Document state lives in the editor; collaboration layer (Yjs doc) syncs. Comments are a separate layer, anchored to document positions; positions must be updated on document change (ProseMirror has a plugin for this).

API Design

REST Endpoints

  • GET /documents/:id — Load document; returns initial content (for Yjs: init state or snapshot)
  • POST /documents/:id/comment — Add comment; body { anchor, content }
  • PATCH /comments/:id — Resolve, edit
  • GET /documents/:id/versions — List versions
  • POST /documents/:id/restore — Restore from version
  • GET /documents/:id/permissions — Who has what access

WebSocket

  • Connect: ws://api/documents/:id/collab
  • Messages: Send local ops (Yjs updates or OT ops); receive remote ops. Binary for Yjs (Y.encodeStateAsUpdate).
  • Presence: Separate channel or piggyback: { type: 'presence', userId, cursor, selection }.

Comments Anchoring

Comments reference document positions. With ProseMirror, use pos or stored marks. On load, resolve comment anchors; when doc changes, update positions (or use stable IDs if your schema supports it). Tiptap has a comments extension; consider existing solutions.
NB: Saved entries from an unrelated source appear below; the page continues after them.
==> src/rtl/imm_multicycle_ctrl.sv <==
// Multicycle RV32 control FSM: sequences datapath strobes, decodes ALU op and immediate type.
// Optional feature: define RV32_UTYPE_EN to support lui/auipc through the UTYPE state.
module imm_multicycle_ctrl #(
    parameter bit ILLEGAL_STICKY = 1'b0
) (
    input  logic       clk,
    input  logic       reset,
    input  logic [6:0] op,
    input  logic [2:0] funct3,
    input  logic       funct7b5,
    input  logic       zero,
    output logic [2:0] immsrc,
    output logic [1:0] alusrca,
    output logic [1:0] alusrcb,
    output logic [1:0] resultsrc,
    output logic       adrsrc,
    output logic       irwrite,
    output logic       pcwrite,
    output logic       regwrite,
    output logic       memwrite,
    output logic [2:0] alucontrol,
    output logic [3:0] state,
    output logic       illegal
);

    typedef enum logic [3:0] {
        S_FETCH    = 4'd0,
        S_DECODE   = 4'd1,
        S_MEMADR   = 4'd2,
        S_MEMREAD  = 4'd3,
        S_MEMWB    = 4'd4,
        S_MEMWRITE = 4'd5,
        S_EXECR    = 4'd6,
        S_EXECI    = 4'd7,
        S_ALUWB    = 4'd8,
        S_BRANCH   = 4'd9,
        S_JAL      = 4'd10,
        S_UTYPE    = 4'd11
    } state_t;

    localparam logic [6:0] OP_LOAD  = 7'b0000011;
    localparam logic [6:0] OP_STORE = 7'b0100011;
    localparam logic [6:0] OP_R     = 7'b0110011;
    localparam logic [6:0] OP_I     = 7'b0010011;
    localparam logic [6:0] OP_BR    = 7'b1100011;
    localparam logic [6:0] OP_JAL   = 7'b1101111;
    localparam logic [6:0] OP_LUI   = 7'b0110111;
    localparam logic [6:0] OP_AUIPC = 7'b0010111;

    localparam logic [2:0] ALU_ADD = 3'b000;
    localparam logic [2:0] ALU_SUB = 3'b001;
    localparam logic [2:0] ALU_AND = 3'b010;
    localparam logic [2:0] ALU_OR  = 3'b011;
    localparam logic [2:0] ALU_SLT = 3'b101;

    state_t     state_q, state_d;
    logic       illegal_q, illegal_d;
    logic [2:0] alu_dec_c;
    logic       adrsrc_c, irwrite_c, pcwrite_c, regwrite_c, memwrite_c;

    // State and illegal flag registers
    always_ff @(posedge clk or posedge reset) begin
        if (reset) begin
            state_q   <= S_FETCH;
            illegal_q <= 1'b0;
        end else begin
            state_q   <= state_d;
            illegal_q <= illegal_d;
        end
    end

    // Immediate format follows the opcode regardless of state
    always_comb begin
        immsrc = 3'b000;
        case (op)
            OP_STORE: immsrc = 3'b001;
            OP_BR:    immsrc = 3'b010;
            OP_JAL:   immsrc = 3'b100;
`ifdef RV32_UTYPE_EN
            OP_LUI, OP_AUIPC: immsrc = 3'b011;
`endif
            default:  immsrc = 3'b000;
        endcase
    end

    // funct3/funct7 ALU decode; sub only for R-type (op[5]) with funct7b5
    always_comb begin
        alu_dec_c = ALU_ADD;
        case (funct3)
            3'b000:  alu_dec_c = (op[5] && funct7b5) ? ALU_SUB : ALU_ADD;
            3'b010:  alu_dec_c = ALU_SLT;
            3'b110:  alu_dec_c = ALU_OR;
            3'b111:  alu_dec_c = ALU_AND;
            default: alu_dec_c = ALU_ADD;
        endcase
    end

    // Next-state and Moore outputs
    always_comb begin
        state_d    = S_FETCH;
        alusrca    = 2'b00;
        alusrcb    = 2'b00;
        resultsrc  = 2'b00;
        alucontrol = ALU_ADD;
        adrsrc_c   = 1'b0;
        irwrite_c  = 1'b0;
        pcwrite_c  = 1'b0;
        regwrite_c = 1'b0;
        memwrite_c = 1'b0;
        case (state_q)
            S_FETCH: begin
                state_d   = S_DECODE;
                irwrite_c = 1'b1;
                pcwrite_c = 1'b1;
                alusrcb   = 2'b10;
                resultsrc = 2'b10;
            end
            S_DECODE: begin
                alusrca = 2'b01;
                alusrcb = 2'b01;
                case (op)
                    OP_LOAD, OP_STORE: state_d = S_MEMADR;
                    OP_R:              state_d = S_EXECR;
                    OP_I:              state_d = S_EXECI;
                    OP_BR:             state_d = S_BRANCH;
                    OP_JAL:            state_d = S_JAL;
`ifdef RV32_UTYPE_EN
                    OP_LUI, OP_AUIPC:  state_d = S_UTYPE;
`endif
                    default:           state_d = S_FETCH;
                endcase
            end
            S_MEMADR: begin
                state_d = op[5] ? S_MEMWRITE : S_MEMREAD;
                alusrca = 2'b10;
                alusrcb = 2'b01;
            end
            S_MEMREAD: begin
                state_d  = S_MEMWB;
                adrsrc_c = 1'b1;
            end
            S_MEMWB: begin
                resultsrc  = 2'b01;
                regwrite_c = 1'b1;
            end
            S_MEMWRITE: begin
                adrsrc_c   = 1'b1;
                memwrite_c = 1'b1;
            end
            S_EXECR: begin
                state_d    = S_ALUWB;
                alusrca    = 2'b10;
                alucontrol = alu_dec_c;
            end
            S_EXECI: begin
                state_d    = S_ALUWB;
                alusrca    = 2'b10;
                alusrcb    = 2'b01;
                alucontrol = alu_dec_c;
            end
            S_ALUWB: regwrite_c = 1'b1;
            S_BRANCH: begin
                alusrca    = 2'b10;
                alucontrol = ALU_SUB;
                pcwrite_c  = zero ^ funct3[0];
            end
            S_JAL: begin
                state_d   = S_ALUWB;
                alusrca   = 2'b01;
                alusrcb   = 2'b10;
                pcwrite_c = 1'b1;
            end
            S_UTYPE: begin
                state_d = S_ALUWB;
                alusrca = op[5] ? 2'b11 : 2'b01;
                alusrcb = 2'b01;
            end
            default: state_d = S_FETCH;
        endcase
    end

    // An unsupported opcode is the only way DECODE falls back to FETCH
    always_comb begin
        illegal_d = (state_q == S_DECODE) && (state_d == S_FETCH);
        if (ILLEGAL_STICKY && illegal_q) begin
            illegal_d = 1'b1;
        end
    end

    // Strobes held off while reset is asserted
    assign adrsrc   = adrsrc_c   & ~reset;
    assign irwrite  = irwrite_c  & ~reset;
    assign pcwrite  = pcwrite_c  & ~reset;
    assign regwrite = regwrite_c & ~reset;
    assign memwrite = memwrite_c & ~reset;
    assign state    = state_q;
    assign illegal  = illegal_q;

endmodule

==> config.mk <==
export PLATFORM = sky130hd
export DESIGN_NAME = imm_multicycle_ctrl
export DESIGN_NICKNAME = d
export VERILOG_FILES = /design/src/rtl/imm_multicycle_ctrl.sv
export SDC_FILE = /design/constraint.sdc
export NUM_CORES = 1
export LEC_CHECK = 0
export ABC_CLOCK_PERIOD_IN_PS = 1800
export BUFFER_PORTS_ARGS = -buffer_cell sky130_fd_sc_hd__buf_2
export CAP_MARGIN = 20
export CORE_UTILIZATION = 36
export DETAILED_ROUTE_END_ITERATION = 8
export PLACE_DENSITY_LB_ADDON = 0.12
export SYNTH_ARGS = -nofsm -noshare
export SYNTH_HDL_FRONTEND = slang
export SYNTH_SLANG_ARGS = --single-unit
==> constraint.sdc <==
create_clock -name clk -period 1.8 [get_ports clk]
set_clock_uncertainty 0.2 [all_clocks]
set_input_delay 0.45 -clock clk [delete_from_list [all_inputs] [get_ports clk]]
set_output_delay 0.45 -clock clk [all_outputs]
set_load 0.005 [all_outputs]
==> reports/metrics.json, run 1 <==
{
  "logic_synthesis": {
    "yosys-mux-area-fraction_pct": 3.926,
    "main_combinational_cell_family_by_area_after_synthesis": "simple AND/OR/NAND/NOR gates",
    "yosysSeqAreaShare_pct": 23.09,
    "synth-edff-count": 0,
    "syn-mean-instance-area_um2": 7.852,
    "ys_dominant_reg_cell": "sky130_fd_sc_hd__dfrtp_1",
    "synthArstFlopShare_pct": 100.0,
    "synth.cell_area_um2": 541.8,
    "syn-num-nets": 83,
    "synth.yosys.warnings": 0,
    "synth_xor_area_share_pct": 8.083,
    "synth_cells": 69,
    "synth_cell_type_count": 33,
    "synth-seq-cells": 5,
    "synth_area_in_compound_gates_pct": 17.32,
    "yosys.area_share.simple_pct": 39.49,
    "synth_adder_area_share_pct": 0
  },
  "cells_and_area": {
    "drive_above_1_share_pct": 68.18,
    "diodes": 0,
    "layout-area-overhead-vs-synth_pct": 101.4,
    "finalNetCount": 147,
    "nFillCells": 91
  },
  "cts": {
    "cts_tree": "done",
    "clkTransAtPathRegs_ps": 40,
    "clock_path_buffers": 2,
    "worst_skew_pair_later_pin_latency_ps": 240,
    "clk_root_buffer_cell": "sky130_fd_sc_hd__clkbuf_4",
    "cts-buffers-inserted": 3,
    "clock_sinks": 5,
    "cts_htree_levels": 1
  },
  "run_status": {
    "status": "complete, but fails checks",
    "failing_checks": "setup timing"
  },
  "drt": {
    "route.final.wire_length_um": 1921,
    "routed_wire_length_per_instance_um": 13.07,
    "detail-route-antenna-nets": 0,
    "drc_errors": 0,
    "via_count": 785,
    "post_drt_via_cell_ratio": 5.340,
    "detail_route.first_pass.iterations": 4,
    "detail_route.iter0.violations": 20
  },
  "flow_run": {
    "maxCapViolCount": 0
  },
  "sta": {
    "hold_violations": 0,
    "timing.final.max_slew_violations": 0,
    "timing.final.ws_setup_ps": -277.6,
    "timing.slew.headroom_pct": 82.95,
    "final_period_minus_worst_setup_slack_ps": 2078,
    "layout_worst_path_cycle_share_pct": 115.4,
    "worst_pin_slew_ps": 253.9,
    "finalSetupViolations": 14,
    "grt_setup_unrepaired": "true",
    "achievable-frequency_mhz": 481.3
  },
  "critical_path": {
    "r2r_cells": 4,
    "end_kind": "primary output",
    "cp_max_fo": 4,
    "worstPathRequired_ps": 1150,
    "r2r-start": "state[0]",
    "reg2reg_setup_slack_ps": 170,
    "rr_endpoint": "state[2]",
    "startpoint_type": "register",
    "worst-endpoint-arrival_ps": 1430,
    "worstSetupPathType": "reg -> out"
  },
  "grt": {
    "largest_net_degree_at_the_start_of_global_routing": 11,
    "wire_length_of_the_first_global_routing_pass_um": 2504,
    "first_global_vias": 617,
    "global_route_total_usage_across_every_layer_pct": 22.42,
    "grt.overflow.total": 0,
    "antenna_found_initial": 0
  },
  "floorplanning": {
    "placeableCoreArea_um2": 1350,
    "floorplan.initialDensity_pct": 40.13,
    "die_height_um": 40.80,
    "floorplan.die_area_um2": 1664,
    "count_of_standard_cell_rows": 13,
    "floorplan.die.width_um": 40.80,
    "io_pins": 36
  },
  "place": {
    "gp_routability_congestion": 0.8070,
    "post-dp-hpwl_um": 1321,
    "buffers_added_on_ports": 35,
    "dpl_worst_slack_ps": -41.98
  },
  "power": {
    "power.static_leakage_nw": 0.5537,
    "maximum_resistive_drop_on_vdd_mv": 0.4021,
    "power_density_nw_per_um2": 743.1,
    "finalPower_uw": 810.8
  },
  "worst_hold_path": {
    "min_path_type": "in -> async"
  }
}
==> Yosys cell counts, types with 2 or more instances <==
cell,number,area share [%]
sky130_fd_sc_hd__nand2_1,5,3.5
sky130_fd_sc_hd__a21oi_1,2,1.8
sky130_fd_sc_hd__inv_1,4,2.8
sky130_fd_sc_hd__nand3_1,2,1.8
sky130_fd_sc_hd__and3_1,3,3.5
sky130_fd_sc_hd__xnor2_1,2,3.2
sky130_fd_sc_hd__nor4_1,3,3.5
sky130_fd_sc_hd__nor3_1,6,5.5
sky130_fd_sc_hd__dfrtp_1,5,23
sky130_fd_sc_hd__nor2_1,8,5.5
sky130_fd_sc_hd__o21ai_0,2,1.8
sky130_fd_sc_hd__xor2_1,3,4.9
sky130_fd_sc_hd__buf_2,2,1.8
sky130_fd_sc_hd__nor2b_1,3,3.5
==> routing by layer <==
layer,global-route usage (%),wire [µm],vias to the layer above
li1,-,-,378
met1,25.75,819,376
met2,43.36,1045,31
met3,1.630,56,0
met4,5.833,0,0
met5,0,0,-
==> area by class of cell <==
cell class                 instances  area [µm²]  area share (%)
sequential                         5       127.6           11.70
multi-input combinational         56       481.7           44.15
tap                               15       18.77           1.720
clock buffer                       4       26.28           2.408
inverter                           4       15.01           1.376
timing repair buffer              63       421.7           38.65
==> flip-flops by register name, summed over array words and instances (netlist names) <==
name,flops
illegal,1
state,4
==> layout by cell type (no fill, tap or decap), types with 2 or more instances in the layout <==
cell type                  Yosys  layout
sky130_fd_sc_hd__xnor2_1       2       2
sky130_fd_sc_hd__buf_6         1       9
sky130_fd_sc_hd__xor2_1        3       2
sky130_fd_sc_hd__buf_2         2      34
sky130_fd_sc_hd__clkbuf_4      0       3
sky130_fd_sc_hd__buf_4         1      20
sky130_fd_sc_hd__and3_1        3       3
sky130_fd_sc_hd__nor3_1        6       4
sky130_fd_sc_hd__nand2_1       5       4
sky130_fd_sc_hd__nor4_4        0       2
sky130_fd_sc_hd__nor2_1        8       6
sky130_fd_sc_hd__dfrtp_1       5       3
sky130_fd_sc_hd__nor2_2        0       2
sky130_fd_sc_hd__nor2b_4       0       3
sky130_fd_sc_hd__a21oi_1       2       2
sky130_fd_sc_hd__inv_1         4       3
sky130_fd_sc_hd__dfrtp_2       0       2
==> cells by family (layout without fill, tap and decap cells) <==
group	after synthesis	in the layout
flip-flops	5	5
AND/OR/NAND/NOR	36	36
AO/OA/AOI/OAI	13	13
buffers and inverters	8	71
multiplexers	2	2
XOR/XNOR	5	5
==> worst max-delay path: stages, from the launching register on <==
cell	delay (ps)
sky130_fd_sc_hd__dfrtp_1	420
sky130_fd_sc_hd__buf_6	150
sky130_fd_sc_hd__xnor2_1	130
sky130_fd_sc_hd__mux2_2	280
sky130_fd_sc_hd__o21ai_2	100
sky130_fd_sc_hd__buf_2	120
==> report_power, final <==
group          leakage [nW]  total [mW]  internal [mW]  switching, mW
Combinational         0.477       0.529          0.283          0.246
Clock                0.0150       0.127         0.0837         0.0437
Sequential           0.0620       0.154          0.139         0.0154
==> worst max-delay path by stage <==
stage	start	endpoint	slack [ps]	depth (start not counted)
after CTS	state[3]	alusrcb[0]	-260	4
after detailed placement	op[2]	state[2]	-40	5
after floorplan	state[2]	alusrcb[0]	-4	4
after global placement	state[1]	pcwrite	-20	4
final	state[2]	alusrcb[0]	-280	5
after global routing	state[2]	alusrcb[0]	-320	5
==> per-stage QoR <==
stage | cells | util (%) | area, µm² | TNS (ps) | hold WS, ps
floorplan | 69 | - | 548.0 | -4.289 | 33.65
global placement | 135 | 63.95 | 863.3 | -37.62 | 286.0
detailed placement | 135 | 63.95 | 863.3 | -76.95 | 279.1
CTS | 144 | 72.47 | 978.4 | -2003 | 36.15
global route | 147 | 80.82 | 1091 | -2996 | 76.77
finish | 147 | 80.82 | 1091 | -2100 | 61.90
==> what timing repair did <==
| item | CTS | global route |
|---|---|---|
| buffers inserted | 5 | 3 |
| setup endpoints to repair | 15 | 15 |
| hold buffers | 0 | 0 |
| gates resized for setup | 14 | 18 |
| pin swaps | 1 | 6 |
Power figures use the tool's default switching activity.
==> run 2, diff against run 1 <==
CORE_MARGIN = 5   (was unset)
==> run 2 against run 1 <==
The flow still finishes with violations (setup timing). Highest routed layer is now met4. Hold slack got worse by 2.8 ps. Largest power group unchanged. Register-to-register slack better by 40 ps. Total power down 4.3%. Largest cell class unchanged. Via count decreased by 2.4%.
==> reports/metrics.json, run 2 (synthesis gave the netlist of run 1 again) <==
{
  "drt": {
    "route.final.wire_length_um": 2082,
    "detail-route-antenna-nets": 0,
    "detail_route.first_pass.iterations": 4,
    "detail_route.iter0.violations": 5,
    "routed_wire_length_per_instance_um": 14.36,
    "via_count": 766,
    "drc_errors": 0,
    "post_drt_via_cell_ratio": 5.283
  },
  "critical_path": {
    "end_kind": "primary output",
    "startpoint_type": "register",
    "worstPathRequired_ps": 1150,
    "cp_max_fo": 6,
    "worst-endpoint-arrival_ps": 1460,
    "worstSetupPathType": "reg -> out"
  },
  "floorplanning": {
    "count_of_standard_cell_rows": 14,
    "floorplan.die.width_um": 48.80,
    "floorplan.die_area_um2": 2381,
    "die_height_um": 48.80,
    "placeableCoreArea_um2": 1471,
    "floorplan.initialDensity_pct": 36.82,
    "io_pins": 36
  },
  "worst_hold_path": {
    "min_path_type": "in -> async"
  },
  "sta": {
    "worst_pin_slew_ps": 235.8,
    "achievable-frequency_mhz": 474.6,
    "hold_violations": 0,
    "timing.final.ws_setup_ps": -307.0,
    "timing.slew.headroom_pct": 84.16,
    "layout_worst_path_cycle_share_pct": 117.1,
    "grt_setup_unrepaired": "true",
    "final_period_minus_worst_setup_slack_ps": 2107,
    "timing.final.max_slew_violations": 0,
    "finalSetupViolations": 15
  },
  "place": {
    "buffers_added_on_ports": 35,
    "gp_routability_congestion": 0.7587,
    "post-dp-hpwl_um": 1327,
    "place_inst": 136
  },
  "cells_and_area": {
    "finalNetCount": 144,
    "final_util_pct": 73.38,
    "finish.cell_count_without_fillers": 145,
    "most_frequent_standard_cell_in_the_layout_excluding_fill_and_tap_cells": "sky130_fd_sc_hd__buf_2",
    "drive_above_1_share_pct": 68.99,
    "layout_common_cells": "sky130_fd_sc_hd__buf_2 (33), sky130_fd_sc_hd__buf_4 (15), sky130_fd_sc_hd__buf_6 (12), sky130_fd_sc_hd__nor2_1 (8), sky130_fd_sc_hd__nand2_1 (5)",
    "layout-area-overhead-vs-synth_pct": 99.31,
    "largest_register_ffs": 4,
    "diodes": 0
  },
  "grt": {
    "grt.overflow.total": 0,
    "first_global_vias": 730,
    "largest_net_degree_at_the_start_of_global_routing": 11,
    "wire_length_of_the_first_global_routing_pass_um": 3049,
    "antenna_found_initial": 0,
    "global_route_total_usage_across_every_layer_pct": 15.54
  },
  "flow_run": {
    "maxCapViolCount": 0
  },
  "cts": {
    "clock_path_buffers": 2,
    "clk_root_buffer_cell": "sky130_fd_sc_hd__clkbuf_4",
    "cts_htree_levels": 1,
    "clkTransAtPathRegs_ps": 50,
    "cts-buffers-inserted": 3,
    "clock_sinks": 5,
    "worst_skew_pair_later_pin_latency_ps": 240,
    "cts_tree": "done"
  },
  "run_status": {
    "status": "complete, but fails checks",
    "failing_checks": "setup timing"
  },
  "power": {
    "maximum_resistive_drop_on_vdd_mv": 0.5017,
    "power_density_nw_per_um2": 718.3,
    "power.static_leakage_nw": 0.5340
  }
}
run 2: worst paths after layout:
check | from | endpoint | slack [ps] | cells after the start
setup / recovery | state[3] | alucontrol[0] | -310 | 5
setup reg to reg | state[0] | state[2] | 210 | 4
hold / removal | reset | state[0] | 60 | 3
min in group clk | op[5] | state[1] | 290 | 2
max in group asynchronous | reset | state[1] | 1220 | 3
hold reg to reg | state[0] | state[0] | 430 | 2
run 2: layout make-up:
cell class | instances | area [µm²]
fill | 118 | 391.6
sequential | 5 | 128.9
tap | 16 | 20.02
clock buffer | 4 | 26.28
timing repair buffer | 60 | 412.9
inverter | 4 | 17.52
multi-input combinational | 56 | 474.2
run 2: report_power, final:
part	switching, mW	internal (mW)	total, mW	leakage (nW)
clock	0.0462	0.0838	0.130	0.0150
combinational	0.232	0.258	0.490	0.459
sequential	0.0166	0.139	0.155	0.0604
run 2: timing repair:
action,CTS,global route
endpoints found under the setup margin,15,17
setup buffers,2,4
hold endpoints to repair,0,0
gates resized for setup,18,18
cloned,0,0
pin swaps,4,7
hold buffers,0,0
run 2: worst max-delay path, stage by stage (launching register included):
cell                      delay (ps)
sky130_fd_sc_hd__dfrtp_2         450
sky130_fd_sc_hd__buf_6           140
sky130_fd_sc_hd__nor2b_4         140
sky130_fd_sc_hd__nand2_1          70
sky130_fd_sc_hd__o32ai_1         260
sky130_fd_sc_hd__buf_2           150
run 2: through the flow:
stage	instance area (µm²)	power, mW	setup TNS [ps]	hold slack (ps)	setup slack (ps)
floorplan	548.0	0.3599	-4.289	33.65	-4.289
global placement	864.6	0.5617	-136.8	281.8	-48.61
detailed placement	864.6	0.5661	-146.6	292.8	-60.70
CTS	970.9	0.7375	-1889	49.51	-292.9
global route	1080	0.8335	-3376	68.33	-366.7
finish	1080	0.7756	-2521	59.06	-307.0
run 2: layer usage:
layer | up-vias | wire length [µm] | GRT usage, %
met2 | 36 | 1090 | 26.96
met4 | 0 | 42 | 6.726
met3 | 8 | 149 | 4.281
li1 | 370 | - | -
met1 | 352 | 800 | 17.51
met5 | - | 0 | 0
Performance Considerations

  • Throttle presence: Send cursor updates max every 100–200ms.
  • Delta sync: Yjs sends only deltas; OT sends ops. Avoid sending full doc.
  • Debounce persist: Save document snapshot every 30s or N ops to backend.
  • Large docs: For 100k+ chars, consider block-level CRDT (e.g., per-paragraph) to reduce merge cost.
  • Lazy load history: Fetch version list on demand; load version content when user selects.

Accessibility

  • Keyboard: Full navigation and editing via keyboard; arrow keys, Mod+B for bold, etc.
  • Structure: Headings, lists, paragraphs exposed to screen readers (proper HTML/semantics).
  • Comments: Comment indicators focusable; open panel with aria-expanded; announce "Comment by X" when entering.
  • Presence: Don't announce every cursor move; optional "X users editing" for context.
  • Focus: When restoring version, focus editor and announce change.

Trade-offs and Extensions

Trade-offs: CRDT vs. OT—CRDT simpler client-side, good for offline; OT gives server more control. ProseMirror vs. Slate—ProseMirror mature and schema-rich; Slate React-native. contentEditable—avoid for serious collab.

Extensions: Suggestions mode (track changes), @mentions, slash commands, templates, export (PDF, DOCX), AI assist, document linking, real-time presence with avatars.